[What is being asked]
Each line from the material with the word "block" in it must be copied.

[Data shown]
$ cat src/srs_params.svh
// constants of the status reporting block: offsets, bit positions, codes
// assumes an 8-bit byte address on the register bus
`ifndef SRS_PARAMS_SVH
`define SRS_PARAMS_SVH
// ==========================================
// register byte offsets
`define SRS_OFF_STB 8'h00
`define SRS_OFF_SRE 8'h04
`define SRS_OFF_ESR 8'h08
`define SRS_OFF_ESE 8'h0c
`define SRS_OFF_PPE 8'h10
`define SRS_OFF_OPER_EVT 8'h14
`define SRS_OFF_OPER_EN 8'h18
`define SRS_OFF_QUES_EVT 8'h1c
`define SRS_OFF_QUES_EN 8'h20
`define SRS_OFF_ERRQ 8'h24
`define SRS_OFF_CMD 8'h28
`define SRS_OFF_SYNC 8'h2c
`define SRS_OFF_ID 8'h30
`define SRS_OFF_BOOL 8'h34
`define SRS_OFF_OPER_COND 8'h38
`define SRS_OFF_QUES_COND 8'h3c
`define SRS_OFF_SERIAL 8'h40
// ==========================================
// status byte and event bit positions
`define SRS_STB_EAV 2
`define SRS_STB_QUES 3
`define SRS_STB_MAV 4
`define SRS_STB_ESB 5
`define SRS_STB_RQS 6
`define SRS_STB_OPER 7
`define SRS_ESR_OPC 0
`define SRS_ERRQ_VALID 16
// ==========================================
// command codes, reset values, replies
`define SRS_CMD_OPC 8'h01
`define SRS_CMD_OPCQ 8'h02
`define SRS_CMD_WAI 8'h03
`define SRS_CMD_CLS 8'h04
`define SRS_RST_BYTE 8'h00
`define SRS_RQS_OFF 8'hbf
`define SRS_OPC_REPLY 8'h01
`define SRS_RESP_OKAY 2'b00
`define SRS_RESP_SLVERR 2'b10
`endif

$ cat src/srs_pkg.sv
// types of the status reporting block
// assumes nothing of its surroundings
package srs_pkg;
  // ==========================================
  // command synchronisation states
  typedef enum logic [2:0] {ST_IDLE, ST_OPC, ST_OPCQ, ST_RPLY, ST_WAI} srs_state_t;
endpackage
File: config.mk
export PLATFORM = sky130hd
export DESIGN_NAME = wdg_top
export DESIGN_NICKNAME = d
export VERILOG_FILES = /design/src/wdg_pkg.sv /design/src/wdg_top.sv
export SDC_FILE = /design/constraint.sdc
export NUM_CORES = 1
export LEC_CHECK = 0
export ABC_AREA = 1
export BUFFER_PORTS_ARGS = -buffer_cell sky130_fd_sc_hd__buf_2
export CAP_MARGIN = 20
export CORE_AREA = 2 2 98 123
export DETAILED_ROUTE_END_ITERATION = 12
export DIE_AREA = 0 0 100 125
export PLACE_DENSITY = 0.7
export SLEW_MARGIN = 20
export SYNTH_ARGS = -nofsm -noshare
export SYNTH_HDL_FRONTEND = slang
export SYNTH_SLANG_ARGS = --single-unit
File: constraint.sdc
create_clock -name clk_sys -period 2.31 [get_ports clk_sys]
set_clock_uncertainty 0.15 [all_clocks]
set_input_delay 0.462 -clock clk_sys [delete_from_list [all_inputs] [get_ports clk_sys]]
set_output_delay 0.462 -clock clk_sys [all_outputs]
set_load 0.01 [all_outputs]
### config.mk
export PLATFORM = sky130hd
export DESIGN_NAME = mrs_scaling
export DESIGN_NICKNAME = d
export VERILOG_FILES = /design/src/core/mrs_pkg.sv /design/src/core/mrs_scaling.sv
export VERILOG_INCLUDE_DIRS = /design/src /design/src/core
export SDC_FILE = /design/constraint.sdc
export NUM_CORES = 1
export LEC_CHECK = 0
export BUFFER_PORTS_ARGS = -buffer_cell sky130_fd_sc_hd__buf_2
export CAP_MARGIN = 25
export CORE_ASPECT_RATIO = 0.6
export CORE_UTILIZATION = 53
export CTS_CLUSTER_DIAMETER = 60
export CTS_CLUSTER_SIZE = 24
export DETAILED_ROUTE_END_ITERATION = 6
export PLACE_DENSITY = 0.74
export SLEW_MARGIN = 20
export SYNTH_ARGS = -nofsm -noshare
export SYNTH_HDL_FRONTEND = slang
export SYNTH_SLANG_ARGS = --single-unit
### constraint.sdc
create_clock -name mclk -period 5.74 [get_ports mclk]
set_input_delay 0 -clock mclk [delete_from_list [all_inputs] [get_ports mclk]]
set_output_delay 0 -clock mclk [all_outputs]
set_load 0.02 [all_outputs]
### src/core/mrs_consts.svh
// Register indices, reset values and datapath constants for result scaling.
`ifndef MRS_CONSTS_SVH
`define MRS_CONSTS_SVH
// Register index; the byte address on the bus is four times the index.
`define MRS_IDX_SHIFT_A 8'h8e
`define MRS_IDX_SHIFT_B 8'h8f
`define MRS_IDX_GAIN 8'h92
`define MRS_IDX_OFFSET 8'ha2
`define MRS_IDX_READING 8'h64
// Address width on the bus and the bits that carry the index.
`define MRS_ADDR_W 12
`define MRS_IDX_LSB 2
// Reset values: unity gain, zero offset, no shift.
`define MRS_GAIN_RST 16'h8000
`define MRS_OFFSET_RST 16'h0000
`define MRS_SHIFT_RST 3'h0
// Gain is a fraction with this many bits below the point.
`define MRS_GAIN_FRAC 15
`define MRS_CLAMP 16'hfff8
`define MRS_SHIFT_MAX 3'h4
// Bus answers.
`define MRS_RESP_OKAY 2'h0
`define MRS_RESP_SLVERR 2'h2
`endif

### src/core/mrs_pkg.sv
// Types shared by the monitor result scaling block.
`include "mrs_consts.svh"
package mrs_pkg;
	typedef struct packed {
		logic awvalid;
		logic [`MRS_ADDR_W-1:0] awaddr;
		logic wvalid;
		logic [31:0] wdata;
		logic [3:0] wstrb;
		logic bready;
		logic arvalid;
		logic [`MRS_ADDR_W-1:0] araddr;
		logic rready;
	} mrs_axi_req_s;

	typedef struct packed {
		logic awready;
		logic wready;
		logic bvalid;
		logic [1:0] bresp;
		logic arready;
		logic rvalid;
		logic [31:0] rdata;
		logic [1:0] rresp;
	} mrs_axi_rsp_s;

	typedef struct packed {
		logic valid;
		logic [1:0] chan;
		logic [11:0] raw;
	} mrs_conv_s;

	typedef struct packed {
		logic [3:0][15:0] gain;
		logic [3:0][15:0] offset;
		logic [3:0][2:0] shift;
		logic [3:0][15:0] reading;
		logic s1Valid;
		logic [1:0] s1Chan;
		logic [16:0] s1Scaled;
		logic awRdy;
		logic awHeld;
		logic awBad;
		logic [7:0] awIdx;
		logic wRdy;
		logic wHeld;
		logic wLane0;
		logic [7:0] wData;
		logic bValid;
		logic [1:0] bResp;
		logic arRdy;
		logic rValid;
		logic [31:0] rData;
		logic [1:0] rResp;
	} mrs_state_s;
endpackage : mrs_pkg

### src/core/mrs_scaling.sv
// Gain, offset, clamp and shift datapath with its AXI4-Lite register file.
`timescale 1ns/1ps
`include "mrs_consts.svh"
// How it works
// Each of the four channels is scaled with its own gain and offset.
// Readings are 16 bits: zero at calibrated null, FFF0h for a full-scale conversion at unity gain.
// Gain is 16 bits, every bit writable; a larger gain reads larger.
// Offset is added after gain, so a negated null reading reads zero.
// An overflow is held at FFF8h divided by two to the shift count.
// The 12-bit conversion sits left-justified in 16 bits, low nibble zero.
// Shift counts 0 to 4 are honoured, larger field values act as 4.
// Shift fields are 3 bits, reset 0: 8Eh bits 6:4 and 2:0, 8Fh bits 6:4.
// Gain pairs sit at 92h-99h, offset pairs at A2h-A9h, in channel order.
// Gain, offset, clamp, shift apply in order before the reading updates.
module mrs_scaling
(
	// Clock and reset.
	input wire logic mclk,
	input wire logic reset_n,
	// Converter front end, same clock domain.
	input wire mrs_pkg::mrs_conv_s conv,
	// Register bus.
	input wire mrs_pkg::mrs_axi_req_s axiReq,
	output mrs_pkg::mrs_axi_rsp_s axiRsp
);
	mrs_pkg::mrs_state_s st_r;
	mrs_pkg::mrs_state_s st_nxt;
	logic doWrite;

	// Effective shift; the supply channel has no shift field.
	function automatic logic [2:0] shiftOf(input mrs_pkg::mrs_state_s s,
		input logic [1:0] ch);
		logic [2:0] f;
		f = s.shift[ch];
		if (ch == 2'h0)
			f = 3'h0;
		else if (f > `MRS_SHIFT_MAX)
			f = `MRS_SHIFT_MAX;
		return f;
	endfunction : shiftOf

	// Offset add, clamp and shift of one gain-scaled value.
	function automatic logic [15:0] finish(input logic [16:0] scaled,
		input logic [15:0] ofs, input logic [2:0] sh);
		logic signed [18:0] sum;
		logic [15:0] lim;
		logic [15:0] cl;
		sum = $signed({2'b00, scaled}) + $signed({{3{ofs[15]}}, ofs});
		lim = `MRS_CLAMP >> sh;
		if (sum < 0)
			cl = 16'h0000;
		else if (sum > $signed({3'b000, lim}))
			cl = lim;
		else
			cl = sum[15:0];
		return cl << sh;
	endfunction : finish

	// Left-justify the conversion and multiply by the gain fraction.
	function automatic logic [16:0] scale(input logic [11:0] raw,
		input logic [15:0] g);
		logic [31:0] p;
		p = {raw, 4'h0} * g;
		return p[`MRS_GAIN_FRAC +: 17];
	endfunction : scale

	// Register read decode: hit flag and byte of data.
	function automatic logic [8:0] regRead(input mrs_pkg::mrs_state_s s,
		input logic [7:0] idx);
		logic [7:0] rel;
		logic [8:0] r;
		r = 9'h000;
		if (idx == `MRS_IDX_SHIFT_A)
			r = {1'b1, 1'b0, s.shift[1], 1'b0, s.shift[2]};
		else if (idx == `MRS_IDX_SHIFT_B)
			r = {1'b1, 1'b0, s.shift[3], 4'h0};
		else if (idx >= `MRS_IDX_GAIN && idx < `MRS_IDX_GAIN + 8'h08)
		begin
			rel = idx - `MRS_IDX_GAIN;
			r = {1'b1, rel[0] ? s.gain[rel[2:1]][7:0]
				: s.gain[rel[2:1]][15:8]};
		end
		else if (idx >= `MRS_IDX_OFFSET && idx < `MRS_IDX_OFFSET + 8'h08)
		begin
			rel = idx - `MRS_IDX_OFFSET;
			r = {1'b1, rel[0] ? s.offset[rel[2:1]][7:0]
				: s.offset[rel[2:1]][15:8]};
		end
		else if (idx >= `MRS_IDX_READING && idx < `MRS_IDX_READING + 8'h08)
		begin
			rel = idx - `MRS_IDX_READING;
			r = {1'b1, rel[0] ? s.reading[rel[2:1]][7:0]
				: s.reading[rel[2:1]][15:8]};
		end
		return r;
	endfunction : regRead

	// Next state: bus channels, register writes and the two-stage datapath.
	always_comb
	begin
		logic [7:0] rel;
		logic [8:0] rd;
		logic ok;
		rel = 8'h00;
		rd = 9'h000;
		ok = 1'b0;
		st_nxt = st_r;
		doWrite = 1'b0;
		// Address and data are taken independently, in either order.
		if (st_r.awRdy && axiReq.awvalid)
		begin
			st_nxt.awHeld = 1'b1;
			st_nxt.awIdx = axiReq.awaddr[`MRS_IDX_LSB +: 8];
			st_nxt.awBad = |axiReq.awaddr[`MRS_ADDR_W-1:`MRS_IDX_LSB+8];
		end
		if (st_r.wRdy && axiReq.wvalid)
		begin
			st_nxt.wHeld = 1'b1;
			st_nxt.wData = axiReq.wdata[7:0];
			st_nxt.wLane0 = axiReq.wstrb[0];
		end
		if (st_r.awHeld && st_r.wHeld && !st_r.bValid)
		begin
			doWrite = 1'b1;
			st_nxt.awHeld = 1'b0;
			st_nxt.wHeld = 1'b0;
			st_nxt.bValid = 1'b1;
			ok = !st_r.awBad;
			rel = st_r.awIdx - `MRS_IDX_GAIN;
			if (st_r.awBad)
				ok = 1'b0;
			else if (st_r.awIdx == `MRS_IDX_SHIFT_A)
			begin
				if (st_r.wLane0)
				begin
					st_nxt.shift[1] = st_r.wData[6:4];
					st_nxt.shift[2] = st_r.wData[2:0];
				end
			end
			else if (st_r.awIdx == `MRS_IDX_SHIFT_B)
			begin
				if (st_r.wLane0)
					st_nxt.shift[3] = st_r.wData[6:4];
			end
			else if (rel < 8'h08)
			begin
				if (st_r.wLane0 && rel[0])
					st_nxt.gain[rel[2:1]][7:0] = st_r.wData;
				else if (st_r.wLane0)
					st_nxt.gain[rel[2:1]][15:8] = st_r.wData;
			end
			else if (st_r.awIdx >= `MRS_IDX_OFFSET
				&& st_r.awIdx < `MRS_IDX_OFFSET + 8'h08)
			begin
				rel = st_r.awIdx - `MRS_IDX_OFFSET;
				if (st_r.wLane0 && rel[0])
					st_nxt.offset[rel[2:1]][7:0] = st_r.wData;
				else if (st_r.wLane0)
					st_nxt.offset[rel[2:1]][15:8] = st_r.wData;
			end
			else
				ok = 1'b0; // Readings and holes are not writable.
			st_nxt.bResp = ok ? `MRS_RESP_OKAY : `MRS_RESP_SLVERR;
		end
		if (st_r.bValid && axiReq.bready)
			st_nxt.bValid = 1'b0;
		// Read: one answer outstanding, data captured at the handshake.
		if (st_r.rValid && axiReq.rready)
			st_nxt.rValid = 1'b0;
		if (st_r.arRdy && axiReq.arvalid)
		begin
			rd = regRead(st_r, axiReq.araddr[`MRS_IDX_LSB +: 8]);
			if (|axiReq.araddr[`MRS_ADDR_W-1:`MRS_IDX_LSB+8])
				rd = 9'h000;
			st_nxt.rValid = 1'b1;
			st_nxt.rData = {24'h000000, rd[7:0]};
			st_nxt.rResp = rd[8] ? `MRS_RESP_OKAY : `MRS_RESP_SLVERR;
		end
		st_nxt.awRdy = !st_nxt.awHeld && !st_nxt.bValid;
		st_nxt.wRdy = !st_nxt.wHeld && !st_nxt.bValid;
		st_nxt.arRdy = !st_nxt.rValid;
		// Stage one multiplies; stage two finishes and stores, so the
		// reading only ever changes to a fully processed value.
		st_nxt.s1Valid = conv.valid;
		st_nxt.s1Chan = conv.chan;
		st_nxt.s1Scaled = scale(conv.raw, st_r.gain[conv.chan]);
		if (st_r.s1Valid)
			st_nxt.reading[st_r.s1Chan] = finish(st_r.s1Scaled,
				st_r.offset[st_r.s1Chan], shiftOf(st_r, st_r.s1Chan));
	end

	// State register.
	always_ff @(posedge mclk or negedge reset_n)
	begin
		if (!reset_n)
		begin
			st_r <= '0;
			st_r.gain <= {4{`MRS_GAIN_RST}};
			st_r.offset <= {4{`MRS_OFFSET_RST}};
			st_r.shift <= {4{`MRS_SHIFT_RST}};
		end
		else
			st_r <= st_nxt;
	end

	// Bus outputs come straight from state flops.
	assign axiRsp.awready = st_r.awRdy;
	assign axiRsp.wready = st_r.wRdy;
	assign axiRsp.bvalid = st_r.bValid;
	assign axiRsp.bresp = st_r.bResp;
	assign axiRsp.arready = st_r.arRdy;
	assign axiRsp.rvalid = st_r.rValid;
	assign axiRsp.rdata = st_r.rData;
	assign axiRsp.rresp = st_r.rResp;
endmodule : mrs_scaling

Yosys cells after proc, flatten, opt, wreduce, memory -nomap -nowiden
Cells that the tools add are included.
Widths: inputs -> output; s select.

storage, ports and cells
  register bits after elaboration = 258
  bits of input ports = 82

cells by class
  eq/ne operators = 4
  add/sub/neg operators = 6
  $mul = 1
  order comparisons = 22
  shifts and indexed selects = 2
  bitwise operators = 4
  multiplexer cells = 63
  reductions and logical operators = 33

operators with widths
  operator               number
  $bwmux 64              5
  $mux 64                4
  $mux 16                11
  $bmux 16 s2            5
  $demux 16 s2           5
  $mux 9                 7
  $mux 8                 5
  $mux 35                1
  $eq 8x8->1 const B     4
  $mul 12x16->28         1
  $ge 8x8->1 const B     3
  $lt 8x8->1 const B     3
  $lt 2x3->1 const B     7
  $mux 10                2
  $add 18x16->19         1
  $gt 19x17->1           1
  $lt 19x1->1 const B    1
  $logic_and 1x1->1      18
  $shl 16x3->16          1
  $shr 16x3->16 const A  1
  $mux 3                 5
  $mux 1                 10
  $sub 3x2->3 const B    3
  $ge 8x7->1 const B     1
  other kinds (17)       30

Longest topological paths before layout
  depth after elaboration = 14
  gate-level depth with buffers = 25
  mapped depth without buffers = 22

Worst setup path after synthesis
OpenSTA, ideal clock, no wires.

  path kind = in2reg
  from = input port conv[12] (netlist bit)
  to = register st_r[77] (netlist bit)
  slack = -0.627 ns
  arrival time = 6.243 ns
  stages on the path = 24
  path buffers = 3
  required time = 5.616 ns
  cells stage by stage = buf_6 buf_1 mux4_2 clkbuf_1 and2_1 fa_1 inv_1 fa_1 inv_1 fa_1 fa_1 inv_1 fa_1 inv_1 ha_1 o21a_1 o21a_1 and3_1 a21oi_1 o21ai_1 a311o_1 a21o_1 a21oi_1 xnor2_1

RTL lines
  element               line                source
  from (decl)           mrs_scaling.sv:21   input wire mrs_pkg::mrs_conv_s conv,
  to (signal assigned)  mrs_scaling.sv:203  st_r <= st_nxt;
  to (decl)             mrs_scaling.sv:26   mrs_pkg::mrs_state_s st_r;

==> flow_summary.json <==
{
  "dieArea_sq_mm": 0.03796,
  "drt_iter0_drc": 1346,
  "synthFlopType": "dfrtp_1",
  "n_antenna_cell": 0,
  "worstMarginPinSlew_ps": 1023,
  "numClockSinks": 256,
  "syn_inst": 1816,
  "synth_top_area_share_pct": 32.02,
  "postSynthAreaPerCell_sq_um": 10.85,
  "worstHoldPathCells": 4,
  "wl_per_cell_um": 21.61,
  "grt_first_pass_wirelength_um": 82370,
  "slew_headroom_pct": 31.54,
  "p_leak_nw": 10.84,
  "setup_violations": 2,
  "intPower_w": 0.003133,
  "vias": 14400,
  "netSwitchingFraction_pct": 34.31,
  "port_buffers": 65,
  "wirelength_um": 52550,
  "via_per_inst": 5.920,
  "async_flop_share_pct": 100.0,
  "place_area_sq_mm": 0.02092,
  "grt_max_degree": 114,
  "die_w_um": 250.9,
  "synth_seq_cells": 256,
  "rsz0062_at_grt": "true",
  "cts_buffers": 14,
  "hold_violations": 0,
  "drv_slew": 0,
  "drive_above_1_share_pct": 28.12,
  "critPathArrivalTime_ps": 6200,
  "drc": 0,
  "initial_core_util_pct": 53.98,
  "p_switching_w": 0.001636,
  "min_from": "axiReq[64]",
  "setup_ws_ps": -32.60,
  "synth_area_sq_mm": 0.01970,
  "finalCriticalPeriod_ps": 5773,
  "hpwl_um": 39690,
  "power_frac_clock_pct": 23.9,
  "grt_overflow": 0,
  "antenna_found_initial": 2,
  "min_to": "st_r[58]",
  "violations": "setup timing",
  "core_area_sq_mm": 0.03649,
  "p_per_area_mw_per_mm2": 214.6,
  "ys_seq_area_share_pct": 32.55,
  "regToRegEndpoint": "st_r[77]",
  "cp-start-kind": "flip-flop",
  "first_pass_iters": 5,
  "multiInputGateArea_sq_mm": 0.01230,
  "cts_max_level": 1,
  "crit_required_ps": 6170,
  "whs_ps": 65.82,
  "clock_path_buffers": 3,
  "critPathKind": "reg -> reg",
  "ant_nets": 0,
  "maxCapViolCount": 0,
  "ios": 123,
  "critPathMaxFanout": 3,
  "yosys.area.top_type": "dfrtp_1",
  "globalplace.congestion": 0.9873,
  "synth.distinct_cells": 79,
  "final.setup_skew_ps": 37.71,
  "outcome": "complete, but fails checks",
  "finalCritPeriodShare_pct": 100.6,
  "seq_area_sq_mm": 0.006412,
  "cp-end-kind": "flip-flop",
  "cts_tree": "yes",
  "r2r-start": "st_r[225]",
  "synth_warnings": 0,
  "synth_area_leaders": "dfrtp_1 (32%), fa_1 (14%), mux2_2 (9.3%), mux4_2 (9.1%), ha_1 (5.8%)",
  "grt_pass1_vias": 14620,
  "fillers": 2878,
  "hp-class": "in -> reg",
  "combPwrFrac_pct": 27.2,
  "cts-root-buf": "clkbuf_16",
  "synth_edf_count": 0,
  "place_ws_ps": -305.4,
  "stdcell_area_sq_mm": 0.02222,
  "timing.fmax_mhz": 173.2,
  "power.total_w": 0.004769,
  "worstRegToRegCells": 22,
  "nets": 2264,
  "ir_drop_uv": 339.6,
  "grtUsageTotal_pct": 28.51,
  "die_h_um": 151.3,
  "insertion_delay_ps": 530,
  "r2r_slack_ps": -30,
  "area_growth_pct": 12.80,
  "cts.clk_slew.worst_paths_ps": 90,
  "fp-row-count": 54,
  "pwr-share-seq_pct": 48.9
}
[worst max path at each step]
stage | from | end | slack, ps | cells past startpoint
3_3_place_gp | st_r[258] | st_r[77] | -100 | 19
3_5_place_dp | st_r[275] | st_r[77] | -310 | 21
5_1_grt | st_r[273] | st_r[77] | -220 | 22
4_1_cts | st_r[274] | st_r[77] | -40 | 19
2_1_floorplan | st_r[276] | st_r[77] | 0.7 | 20
6_report | st_r[225] | st_r[77] | -30 | 22
[logic make-up after synthesis]
| group | synth area share, % |
|---|---|
| muxes | 19.73 |
| DFF | 32.55 |
| and+or+nand+nor | 10.79 |
| buffers and inverters | 7.248 |
| AOI/OAI and AO/OA | 8.138 |
| other | 0.01904 |
| adders and majority gates | 20.07 |
| xor gates and xnor gates | 1.455 |
[metal layers]
metal | global-route usage, % | up-vias | part of all wire, %
met1 | 40.45 | 7332 | 44
met2 | 40.97 | 585 | 42
met4 | 6.494 | 2 | 2.1
met3 | 11.38 | 84 | 12
met5 | 0 | - | 0.025
li1 | - | 6394 | -
[layout by cell type, fill, tap and decap left out, drive strengths merged, types with 36 or more instances in the layout]
cell and instances:
mux4 80, and2 68, mux2 162, fa 140, buf 193, inv 200, o21ai 80, nor2 69
a21oi 36, ha 92, dfrtp 252, nand2 238
[power groups by stage]
stage / clock network (W) / registers, W / logic, W
floorplan: 0 / 0.00217 / 0.000949
global placement: 0 / 0.00234 / 0.00116
detailed placement: 0 / 0.00236 / 0.00120
CTS: 0.00115 / 0.00232 / 0.00126
global route: 0.00121 / 0.00237 / 0.00142
finish: 0.00114 / 0.00233 / 0.00130
[through the flow]
| stage | util (%) | setup TNS [ps] | cells |
|---|---|---|---|
| 2_1_floorplan | - | 0 | 1844 |
| 3_3_place_gp | 57.33 | -187.6 | 2358 |
| 3_5_place_dp | 57.33 | -1379 | 2358 |
| 4_1_cts | 60.50 | -42.91 | 2428 |
| 5_1_grt | 60.90 | -817.8 | 2432 |
| 6_report | 60.90 | -36.39 | 2432 |
[area by class of cell]
cell class,count,share of cell area [%]
Timing Repair Buffer,222,7.738
Clock inverter,2,0.2084
Sequential cell,256,28.86
Clock buffer,20,1.768
Inverter,200,3.379
Tap cell,476,2.681
Multi-Input combinational cell,1256,55.36
[cell usage after synthesis, types with 15 or more instances]
cell and count:
a21oi_1 35, a22o_1 26, and2_1 68, buf_4 42
clkbuf_1 71, dfrtp_1 252, fa_1 140, ha_1 92
inv_1 199, mux2_2 162, mux2i_1 26, mux4_2 80
nand2_1 238, nand3_1 15, nor2_1 68, o21ai_0 75
xnor2_1 23
[what timing repair did]
action / in CTS / in global routing
resized for setup: 66 / 27
hold buffers: 29 / 0
pin swaps: 64 / 26
gates cloned: 0 / 0
setup endpoints to repair: 10 / 24
buffers inserted: 19 / 3
hold endpoints to repair: 146 / 0
[critical path: stages (launching register included)]
cell and delay, ps:
dfrtp_1 400, mux4_2 530, buf_6 160, and2_4 130, fa_2 630, inv_2 60
fa_2 530, inv_2 40, fa_2 330, fa_1 480, inv_1 50, fa_1 490
inv_2 50, ha_4 160, a211oi_4 230, a221oi_2 100, o31a_1 270, a21oi_2 170
o21ai_2 90, a311o_1 290, a21o_1 200, a21oi_2 150, xnor2_1 120
[sequential cells by signal, summed over array words and instances (netlist names)]
name	count
st_r	241
axiRsp	15
Note: power is estimated with default switching activity, not from simulation.
===== src/verilog/atc_defs.svh =====
// Constants of the advanced timer control block: offsets, fields, resets.
// Assumes inclusion by bare name from the design file and the testbench.
`ifndef ATC_DEFS_SVH
`define ATC_DEFS_SVH

`define ATC_OFF_CTRL      12'h000
`define ATC_OFF_RELOAD    12'h004
`define ATC_OFF_PRESCALE  12'h008
`define ATC_OFF_COMPARE   12'h00c
`define ATC_OFF_COUNT     12'h010
`define ATC_OFF_CMD       12'h014
`define ATC_OFF_STATUS    12'h018
`define ATC_OFF_MASK      12'h01c

`define ATC_B_RUN         0
`define ATC_B_UINH        1
`define ATC_B_URS         2
`define ATC_B_OSHOT       3
`define ATC_B_DIR         4
`define ATC_F_ALIGN_LO    5
`define ATC_F_ALIGN_HI    6
`define ATC_B_RBUF        7
`define ATC_F_DIV_LO      8
`define ATC_F_DIV_HI      9
`define ATC_CTRL_MASK     16'h03ff
`define ATC_CTRL_RESET    16'h0000

`define ATC_B_CMD_UPD     0
`define ATC_ST_UPD        0
`define ATC_ST_CMP        1
`define ATC_ST_TRG        2

`define ATC_ALIGN_EDGE    2'h0
`define ATC_ALIGN_DOWN    2'h1
`define ATC_ALIGN_UP      2'h2
`define ATC_DIV_1         2'h0
`define ATC_DIV_2         2'h1
`define ATC_DIV_4         2'h2

`define ATC_RESP_OKAY     2'h0
`define ATC_RESP_SLVERR   2'h2

`endif


===== src/verilog/atc_pkg.sv =====
// Types shared by the advanced timer control block.
// Assumes atc_defs.svh holds all numeric constants except the write state codes.
package atc_pkg;
    typedef enum logic [2:0] {
        ATC_WR_IDLE = 3'h1,
        ATC_WR_RESP = 3'h2,
        ATC_WR_HOLD = 3'h4
    } atc_wr_state_t;
endpackage : atc_pkg
File: config.mk
export PLATFORM = sky130hd
export DESIGN_NAME = pmd_bank
export DESIGN_NICKNAME = d
export VERILOG_FILES = /design/src/pmd_pkg.sv /design/src/pmd_bank.sv
export SDC_FILE = /design/constraint.sdc
export NUM_CORES = 1
export LEC_CHECK = 0
export ABC_AREA = 1
export BUFFER_PORTS_ARGS = -buffer_cell sky130_fd_sc_hd__clkbuf_2
export CORE_UTILIZATION = 47
export CTS_BUF_LIST = sky130_fd_sc_hd__clkbuf_16
export CTS_CLUSTER_SIZE = 30
export DETAILED_ROUTE_END_ITERATION = 12
export PLACE_DENSITY = 0.83
export SLEW_MARGIN = 10
export SYNTH_ARGS = -nofsm -noshare
export SYNTH_HDL_FRONTEND = slang
export SYNTH_SLANG_ARGS = --single-unit
File: constraint.sdc
create_clock -name CLOCK -period 2.7 [get_ports CLOCK]
set_input_delay 0.135 -clock CLOCK [delete_from_list [all_inputs] [get_ports CLOCK]]
set_output_delay 0.135 -clock CLOCK [all_outputs]
set_load 0.02 [all_outputs]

[Task answer]
// constants of the status reporting block: offsets, bit positions, codes
// types of the status reporting block
// Types shared by the monitor result scaling block.
// Constants of the advanced timer control block: offsets, fields, resets.
// Types shared by the advanced timer control block.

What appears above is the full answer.